The New River is a 50-mile (80-km) long river in southeastern North Carolina in the United States. It empties into the Atlantic Ocean. The river has been plagued in more recent years by pollution by solid waste. It rises in northwestern Onslow County and flows east-southeast past Jacksonville, where it widens into a tidal estuary approximately two miles (3.2 km) wide. As an estuary it meanders through Marine Corps Base Camp Lejeune and enters the Atlantic in Onslow Bay, via the New River Inlet between two barrier islands. The Atlantic Intracoastal Waterway crosses the entrance of the river between the coast and the barrier island.

The river is periodically dredged for fishing operations.

== History ==
=== Environmental decline ===
In 1940, the city government of Jacksonville, North Carolina built a sewage treatment plant to serve its 873 residents. The plant directly discharged its treated water into the New River. Jacksonville rapidly expanded during World War II and thereafter due to the growth of Marine Corps Base Camp Lejeune, putting strain on the municipal wastewater infrastructure. The treatment plant filtered out pathogens but was unable to remove ammonias, phosphates, and nitrates from the water. The additional nutrients dumped into the river led to algal blooms, reduced oxygen levels, and fish kills. Declining water quality led the New River to be closed to the public in the early 1980s. In 1995, a hog lagoon leaked 25 million gallons of waste into the river.

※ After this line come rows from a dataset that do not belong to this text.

## config.mk

```make
export PLATFORM = sky130hd
export DESIGN_NAME = mem_stage
export DESIGN_NICKNAME = d
export VERILOG_FILES = /design/src/rtl/core_pkg.sv /design/src/rtl/mem_stage.sv
export VERILOG_INCLUDE_DIRS = /design/src /design/src/rtl
export SDC_FILE = /design/constraint.sdc
export NUM_CORES = 1
export LEC_CHECK = 0
export BUFFER_PORTS_ARGS = -buffer_cell sky130_fd_sc_hd__buf_2
export CAP_MARGIN = 5
export CORE_ASPECT_RATIO = 0.6
export CORE_MARGIN = 4
export CORE_UTILIZATION = 45
export DETAILED_ROUTE_END_ITERATION = 8
export MAX_ROUTING_LAYER = met4
export PLACE_DENSITY = 0.74
export SKIP_LAST_GASP = 1
export SLEW_MARGIN = 20
export SYNTH_ARGS = -nofsm -noshare
export SYNTH_HDL_FRONTEND = slang
export SYNTH_SLANG_ARGS = --single-unit
```

## constraint.sdc

```tcl
create_clock -name clk -period 5.8 [get_ports clk]
set_input_delay 0.29 -clock clk [delete_from_list [all_inputs] [get_ports clk]]
set_output_delay 0.29 -clock clk [all_outputs]
set_load 0.01 [all_outputs]
```

## src/rtl/core_params.svh

```systemverilog
// --------------------------------------------------------------------------
// sizes and the fixed non-cacheable window of the data memory system
// addresses are byte addresses, the bus carries word addresses
// an address is uncached when (addr & ~CORE_NC_MASK) == CORE_NC_BASE
// --------------------------------------------------------------------------
`ifndef CORE_PARAMS_SVH
`define CORE_PARAMS_SVH

// byte address width, 4 KB space
`define CORE_ADDR_W 12

// backing ram depth in 32-bit words
`define CORE_RAM_WORDS 1024

// l1 data cache, one word per line
`define CORE_L1D_LINES 8

// top quarter of the ram bypasses the cache
`define CORE_NC_BASE 12'hC00
`define CORE_NC_MASK 12'h3FF

`endif

```

## src/rtl/core_pkg.sv

```systemverilog
// --------------------------------------------------------------------------
// shared types of the memory stage and the data memory system
// bus_req_t carries a word address, byte lanes come from be
// --------------------------------------------------------------------------
`include "core_params.svh"

package core_pkg;

	// access size of a load or store
	typedef enum logic [1:0] {
		SZ_BYTE = 2'd0,
		SZ_HALF = 2'd1,
		SZ_WORD = 2'd2
	} acc_size_t;

	// executed instruction entering the memory stage
	typedef struct packed {
		logic        valid;
		logic        load;
		logic        store;
		acc_size_t   size;
		logic        sign_ext;
		logic        reg_we;
		logic [4:0]  rd;
		logic [31:0] alu_result;
		logic [31:0] st_data;
		logic        bp_sel;
		logic [31:0] bp_data;
	} mem_op_t;

	// write-back result
	typedef struct packed {
		logic        valid;
		logic        reg_we;
		logic [4:0]  rd;
		logic [31:0] data;
	} wb_res_t;

	// one request on a four-phase bus link
	typedef struct packed {
		logic [`CORE_ADDR_W-3:0] addr;
		logic                    we;
		logic [3:0]              be;
		logic [31:0]             wdata;
	} bus_req_t;

	// one data word seen as word, bytes or halfwords
	typedef union packed {
		logic [31:0]      word;
		logic [3:0][7:0]  bytes;
		logic [1:0][15:0] halves;
	} load_word_u;

endpackage

```

## src/rtl/mem_stage.sv

```systemverilog
// --------------------------------------------------------------------------
// memory stage with one instruction per four-phase op_req/op_ack transaction
// accesses are assumed naturally aligned with no misalignment trap
// cacheable accesses use the c_ port and the fixed window uses the u_ port
// res is held while op_ack is high
// --------------------------------------------------------------------------
`include "core_params.svh"

module mem_stage import core_pkg::*; (
	input  logic        clk,
	input  logic        rst,
	input  logic        op_req,
	input  mem_op_t     op,
	output logic        op_ack,
	output wb_res_t     res,
	output logic        c_req,
	output bus_req_t    c_bus,
	input  logic        c_ack,
	input  logic [31:0] c_rdata,
	output logic        u_req,
	output bus_req_t    u_bus,
	input  logic        u_ack,
	input  logic [31:0] u_rdata
);

	typedef enum logic [1:0] {ST_IDLE, ST_ACCESS, ST_DONE} st_t;

	st_t         state;
	mem_op_t     op_q;
	logic        nc_q;
	logic        is_mem;
	logic        op_nc;
	logic [31:0] st_sel;
	logic [3:0]  be;
	bus_req_t    req_bus;
	logic        port_ack;
	logic [31:0] port_rdata;
	load_word_u  lw;
	logic [7:0]  lane_b;
	logic [15:0] lane_h;
	logic [31:0] ld_val;

	// --------------------------------------------------------------------------
	// request side
	// --------------------------------------------------------------------------
	assign is_mem = op.valid && (op.load || op.store);
	// fixed window decode on the incoming address
	assign op_nc = (op.alu_result[`CORE_ADDR_W-1:0] & ~`CORE_NC_MASK) == `CORE_NC_BASE;

	always_comb begin
		// write-back bypass wins over register data
		st_sel = op_q.bp_sel ? op_q.bp_data : op_q.st_data;
		case (op_q.size)
			SZ_BYTE: be = 4'b0001 << op_q.alu_result[1:0];
			SZ_HALF: be = 4'b0011 << {op_q.alu_result[1], 1'b0};
			default: be = 4'b1111;
		endcase
		req_bus.addr  = op_q.alu_result[`CORE_ADDR_W-1:2];
		req_bus.we    = op_q.store;
		// loads fetch the full word
		req_bus.be    = op_q.store ? be : 4'b1111;
		req_bus.wdata = st_sel << {op_q.alu_result[1:0], 3'b000};
	end

	assign c_bus = req_bus;
	assign u_bus = req_bus;
	// exactly one port per access
	assign c_req = (state == ST_ACCESS) && !nc_q;
	assign u_req = (state == ST_ACCESS) && nc_q;

	// --------------------------------------------------------------------------
	// load alignment
	// --------------------------------------------------------------------------
	assign port_ack   = nc_q ? u_ack : c_ack;
	assign port_rdata = nc_q ? u_rdata : c_rdata;

	always_comb begin
		lw.word = port_rdata;
		lane_b  = lw.bytes[op_q.alu_result[1:0]];
		lane_h  = lw.halves[op_q.alu_result[1]];
		case (op_q.size)
			SZ_BYTE: ld_val = {{24{op_q.sign_ext & lane_b[7]}}, lane_b};
			SZ_HALF: ld_val = {{16{op_q.sign_ext & lane_h[15]}}, lane_h};
			default: ld_val = lw.word;
		endcase
	end

	// op latch for the access phase
	always_ff @(posedge clk) begin
		if (state == ST_IDLE && op_req) begin
			op_q <= op;
			nc_q <= op_nc;
		end
	end

	// handshake fsm and write-back register
	always_ff @(posedge clk) begin
		if (rst) begin
			state  <= ST_IDLE;
			op_ack <= 1'b0;
			res    <= '0;
		end else begin
			case (state)
				ST_IDLE: begin
					if (op_req && is_mem) begin
						state <= ST_ACCESS;
					end else if (op_req) begin
						// non-memory op takes its result straight from the alu
						res.valid  <= op.valid;
						res.reg_we <= op.reg_we;
						res.rd     <= op.rd;
						res.data   <= op.alu_result;
						op_ack     <= 1'b1;
						state      <= ST_DONE;
					end
				end
				ST_ACCESS: begin
					if (port_ack) begin
						res.valid  <= op_q.valid;
						res.reg_we <= op_q.reg_we;
						res.rd     <= op_q.rd;
						res.data   <= op_q.load ? ld_val : op_q.alu_result;
						op_ack     <= 1'b1;
						state      <= ST_DONE;
					end
				end
				default: begin
					// both handshakes back to zero before the next op
					if (!op_req && !port_ack) begin
						op_ack <= 1'b0;
						state  <= ST_IDLE;
					end
				end
			endcase
		end
	end

	// one port at a time and the chosen port matches the bus address window
	a_one_port: assert property (@(posedge clk) disable iff (rst)
		(c_req || u_req) |-> (!(c_req && u_req) &&
			(u_req == (({u_bus.addr, 2'b00} & ~`CORE_NC_MASK) == `CORE_NC_BASE))));

endmodule

```

==> metrics.log <==
[metrics] post-CTS setup buffer count: 0
[metrics] final worst path period share: 44.2%
[metrics] launching element type of the critical path: register
[metrics] power density normalized to cell area: about 310 nW/um^2
[metrics] Crit Path Max Fanout: 50
[metrics] Worst Max-Slew Pin Slew: ~0.84 ns
[metrics] Mapped Nets: 945
[metrics] number of global-route vias before repair: between 6,000 and 7,000
[metrics] f_max: 0.390 GHz
[metrics] reg-to-reg critical path startpoint: nc_q
[metrics] Post-synth top flop: sky130_fd_sc_hd__edfxtp_1
[metrics] number of hold violations in the final report: 0
[metrics] routed wirelength normalized by instance count: roughly 21 um
[metrics] number of standard cells after synthesis: 767
[metrics] Die ar.: ~21,000 um^2
[metrics] wire length of the first global-routing pass: approximately 38 mm
[metrics] crit path time final: 2.56 ns
[metrics] sequential-to-total area share from yosys stat: between 50% and 60%
[metrics] number of core rows: 38
[metrics] CP arrival: approximately 2.8 ns
[metrics] leakage power total: 4.33 nW
[metrics] worst min path class: in2reg
[metrics] CTS Sinks: 152
[metrics] first-iteration detailed-routing DRC count: 690
[metrics] RSZ-0062 raised after global routing: no
[metrics] maximum number of pins on one net before global-route repair: between 70 and 80
[metrics] cell type with the highest aggregate area in the netlist: sky130_fd_sc_hd__edfxtp_1
[metrics] FF+latch count, synth: between 150 and 200
[metrics] commonest cells after routing, fill and taps aside: 313 x sky130_fd_sc_hd__buf_2, 110 x sky130_fd_sc_hd__edfxtp_1, 64 x sky130_fd_sc_hd__mux2i_1
[metrics] global-route usage over all layers: between 20 and 25%
[metrics] cell types with the largest area share after synthesis: sky130_fd_sc_hd__edfxtp_1 40%, sky130_fd_sc_hd__dfxtp_1 10%, sky130_fd_sc_hd__mux2i_1 7.8%
[metrics] # port buffers: roughly 310
[metrics] core outline area: around 18,000 um^2
[metrics] # resized after CTS: 0
[metrics] final routed wirelength across all metal layers: about 26 mm
[metrics] Syn-to-layout area delta: 23.1%
[metrics] width of the chip: 183 um
[metrics] required time at the endpoint of the critical path: between 6 and 7 ns
[metrics] total placed instance area: approximately 9500 um^2
[metrics] Num CTS Buffers: 17
[metrics] Ports: 314
[metrics] number of max-slew violations in the final report: 0
[metrics] count of different cell masters after synthesis: 45
[metrics] Post-CTS Hold Fix Bufs: 0
[metrics] Via-to-Cell Ratio: between 5 and 6
[metrics] worst-case clock buffer depth: 2
[metrics] top cell type's share of synthesized area: between 40% and 50%
[metrics] H-tree levels: 4
[metrics] Setup WS post-layout: around 3.2 ns
[metrics] max-slew headroom at the worst pin: approximately 44%
[metrics] capturing element type of the critical path: register
[metrics] worst clock skew on the final layout: approximately 0.0093 ns
[metrics] total congestion overflow: 0
[metrics] VDD IR max: ~180 uV
[metrics] Worst Setup Slack post-DPL: between 3 and 4 ns
[metrics] Critical Path Start: nc_q
[metrics] status: finished clean
[metrics] setup violators final: 0
[metrics] fraction of registers with async set/reset: 0%
[metrics] worst hold-check slack: between 0.04 and 0.05 ns
[metrics] chip height: about 110 um
[metrics] post-route cell area: roughly 10,000 um^2
[metrics] summed negative setup slack over all endpoints: 0 ns
[metrics] category of the critical setup timing path: reg2reg
[metrics] initial antenna violation count: 4
[metrics] Net count, final: ~1,200
[metrics] number of enable-type register cells in the synthesized netlist: between 100 and 150
[metrics] Pre-Repair DR Iteration Count: 5
[metrics] most common library cell in the layout ignoring fill and taps: sky130_fd_sc_hd__buf_2
[metrics] routability-driven placement congestion ratio: 0.937
[metrics] total number of vias: 6,939
[metrics] Detail Route Antenna Nets: 0
[metrics] starting utilization of the core area: roughly 46%
[metrics] mean cell area of the mapped netlist: 10.8 um^2
[metrics] CTS clk-pin slew, worst paths: around 0.06 ns
[metrics] Clk Tree Root Cell: sky130_fd_sc_hd__clkbuf_16
[metrics] post-synthesis instance area: around 8200 um^2
[metrics] DRC errors left: 0
[metrics] warning count from the yosys run: 0
[metrics] half-perimeter wire length of the detailed placement result: ~19 mm
[metrics] Max Cap Viol: 0
[metrics] layout cell share with drive strength beyond 1: slightly above 40%
[metrics] Clock Latency Late Sink: between 0.4 and 0.5 ns
[metrics] CTS tree: done
[metrics] beginning of the worst hold path: op[61]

=== Restoration efforts ===
Following the 1995 hog lagoon spill, local officials decided to try to rehabilitate the New River. Jacksonville's government replaced its sewage plant and consulted with scientists from North Carolina State University on ways to remediate the river's water quality. As a result, the city launched an oyster reef restoration project with the hopes that the added oysters would filter out pollutants in the water and attract other wildlife, such as fish. After some improvements in water quality, the river was reopened for recreational activities and commercial fishing operations in 2001.